Task item >>
Your task is to copy all of the entries exactly as they are given.

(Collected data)
_____

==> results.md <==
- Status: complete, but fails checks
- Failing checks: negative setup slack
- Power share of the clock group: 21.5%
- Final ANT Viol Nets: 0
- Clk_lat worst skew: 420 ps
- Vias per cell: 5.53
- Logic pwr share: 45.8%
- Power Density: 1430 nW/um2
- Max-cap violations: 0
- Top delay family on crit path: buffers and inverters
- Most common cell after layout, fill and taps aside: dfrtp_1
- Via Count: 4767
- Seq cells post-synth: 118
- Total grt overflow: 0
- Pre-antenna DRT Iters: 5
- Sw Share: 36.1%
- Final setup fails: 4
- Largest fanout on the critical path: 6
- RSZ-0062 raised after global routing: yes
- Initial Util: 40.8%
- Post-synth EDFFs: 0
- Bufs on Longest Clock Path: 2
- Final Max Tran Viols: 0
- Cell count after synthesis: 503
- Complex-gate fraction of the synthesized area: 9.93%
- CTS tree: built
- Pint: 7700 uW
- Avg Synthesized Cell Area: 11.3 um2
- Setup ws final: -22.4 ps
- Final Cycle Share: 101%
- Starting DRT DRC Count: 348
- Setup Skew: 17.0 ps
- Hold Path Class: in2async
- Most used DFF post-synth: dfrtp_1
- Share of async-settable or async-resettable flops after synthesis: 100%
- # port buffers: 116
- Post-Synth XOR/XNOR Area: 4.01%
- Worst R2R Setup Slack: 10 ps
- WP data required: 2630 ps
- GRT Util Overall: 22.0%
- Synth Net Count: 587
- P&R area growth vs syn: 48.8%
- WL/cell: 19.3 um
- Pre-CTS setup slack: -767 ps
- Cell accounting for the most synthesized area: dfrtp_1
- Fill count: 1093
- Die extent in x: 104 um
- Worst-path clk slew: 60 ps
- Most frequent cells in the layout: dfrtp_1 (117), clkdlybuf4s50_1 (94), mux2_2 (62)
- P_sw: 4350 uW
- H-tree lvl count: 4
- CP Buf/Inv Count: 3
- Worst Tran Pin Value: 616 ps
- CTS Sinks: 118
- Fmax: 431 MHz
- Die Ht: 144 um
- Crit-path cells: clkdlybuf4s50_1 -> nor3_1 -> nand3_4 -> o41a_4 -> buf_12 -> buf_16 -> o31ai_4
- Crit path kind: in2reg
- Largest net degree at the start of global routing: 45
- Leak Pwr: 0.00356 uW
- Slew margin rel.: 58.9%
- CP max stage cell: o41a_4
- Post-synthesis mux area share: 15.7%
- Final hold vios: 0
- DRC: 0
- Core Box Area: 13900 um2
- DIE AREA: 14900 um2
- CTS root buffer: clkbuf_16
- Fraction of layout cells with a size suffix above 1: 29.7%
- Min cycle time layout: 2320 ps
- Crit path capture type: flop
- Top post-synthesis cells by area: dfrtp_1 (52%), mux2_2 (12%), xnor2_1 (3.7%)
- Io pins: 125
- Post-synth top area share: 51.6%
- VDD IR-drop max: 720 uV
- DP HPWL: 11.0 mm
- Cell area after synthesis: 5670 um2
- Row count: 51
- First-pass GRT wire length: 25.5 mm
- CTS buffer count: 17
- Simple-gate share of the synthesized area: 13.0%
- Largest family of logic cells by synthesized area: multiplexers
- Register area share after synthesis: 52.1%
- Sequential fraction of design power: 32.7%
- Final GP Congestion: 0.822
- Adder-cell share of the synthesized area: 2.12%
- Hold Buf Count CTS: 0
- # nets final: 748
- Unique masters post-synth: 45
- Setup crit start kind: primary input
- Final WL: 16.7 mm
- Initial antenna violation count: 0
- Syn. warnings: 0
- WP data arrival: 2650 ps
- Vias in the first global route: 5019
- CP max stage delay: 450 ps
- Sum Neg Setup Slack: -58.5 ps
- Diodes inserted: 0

_____

Answer to the exercise >>
==> results.md <==
- Status: complete, but fails checks
- Failing checks: negative setup slack
- Power share of the clock group: 21.5%
- Final ANT Viol Nets: 0
- Clk_lat worst skew: 420 ps
- Vias per cell: 5.53
- Logic pwr share: 45.8%
- Power Density: 1430 nW/um2
- Max-cap violations: 0
- Top delay family on crit path: buffers and inverters
- Most common cell after layout, fill and taps aside: dfrtp_1
- Via Count: 4767
- Seq cells post-synth: 118
- Total grt overflow: 0
- Pre-antenna DRT Iters: 5
- Sw Share: 36.1%
- Final setup fails: 4
- Largest fanout on the critical path: 6
- RSZ-0062 raised after global routing: yes
- Initial Util: 40.8%
- Post-synth EDFFs: 0
- Bufs on Longest Clock Path: 2
- Final Max Tran Viols: 0
- Cell count after synthesis: 503
- Complex-gate fraction of the synthesized area: 9.93%
- CTS tree: built
- Pint: 7700 uW
- Avg Synthesized Cell Area: 11.3 um2
- Setup ws final: -22.4 ps
- Final Cycle Share: 101%
- Starting DRT DRC Count: 348
- Setup Skew: 17.0 ps
- Hold Path Class: in2async
- Most used DFF post-synth: dfrtp_1
- Share of async-settable or async-resettable flops after synthesis: 100%
- # port buffers: 116
- Post-Synth XOR/XNOR Area: 4.01%
- Worst R2R Setup Slack: 10 ps
- WP data required: 2630 ps
- GRT Util Overall: 22.0%
- Synth Net Count: 587
- P&R area growth vs syn: 48.8%
- WL/cell: 19.3 um
- Pre-CTS setup slack: -767 ps
- Cell accounting for the most synthesized area: dfrtp_1
- Fill count: 1093
- Die extent in x: 104 um
- Worst-path clk slew: 60 ps
- Most frequent cells in the layout: dfrtp_1 (117), clkdlybuf4s50_1 (94), mux2_2 (62)
- P_sw: 4350 uW
- H-tree lvl count: 4
- CP Buf/Inv Count: 3
- Worst Tran Pin Value: 616 ps
- CTS Sinks: 118
- Fmax: 431 MHz
- Die Ht: 144 um
- Crit-path cells: clkdlybuf4s50_1 -> nor3_1 -> nand3_4 -> o41a_4 -> buf_12 -> buf_16 -> o31ai_4
- Crit path kind: in2reg
- Largest net degree at the start of global routing: 45
- Leak Pwr: 0.00356 uW
- Slew margin rel.: 58.9%
- CP max stage cell: o41a_4
- Post-synthesis mux area share: 15.7%
- Final hold vios: 0
- DRC: 0
- Core Box Area: 13900 um2
- DIE AREA: 14900 um2
- CTS root buffer: clkbuf_16
- Fraction of layout cells with a size suffix above 1: 29.7%
- Min cycle time layout: 2320 ps
- Crit path capture type: flop
- Top post-synthesis cells by area: dfrtp_1 (52%), mux2_2 (12%), xnor2_1 (3.7%)
- Io pins: 125
- Post-synth top area share: 51.6%
- VDD IR-drop max: 720 uV
- DP HPWL: 11.0 mm
- Cell area after synthesis: 5670 um2
- Row count: 51
- First-pass GRT wire length: 25.5 mm
- CTS buffer count: 17
- Simple-gate share of the synthesized area: 13.0%
- Largest family of logic cells by synthesized area: multiplexers
- Register area share after synthesis: 52.1%
- Sequential fraction of design power: 32.7%
- Final GP Congestion: 0.822
- Adder-cell share of the synthesized area: 2.12%
- Hold Buf Count CTS: 0
- # nets final: 748
- Unique masters post-synth: 45
- Setup crit start kind: primary input
- Final WL: 16.7 mm
- Initial antenna violation count: 0
- Syn. warnings: 0
- WP data arrival: 2650 ps
- Vias in the first global route: 5019
- CP max stage delay: 450 ps
- Sum Neg Setup Slack: -58.5 ps
- Diodes inserted: 0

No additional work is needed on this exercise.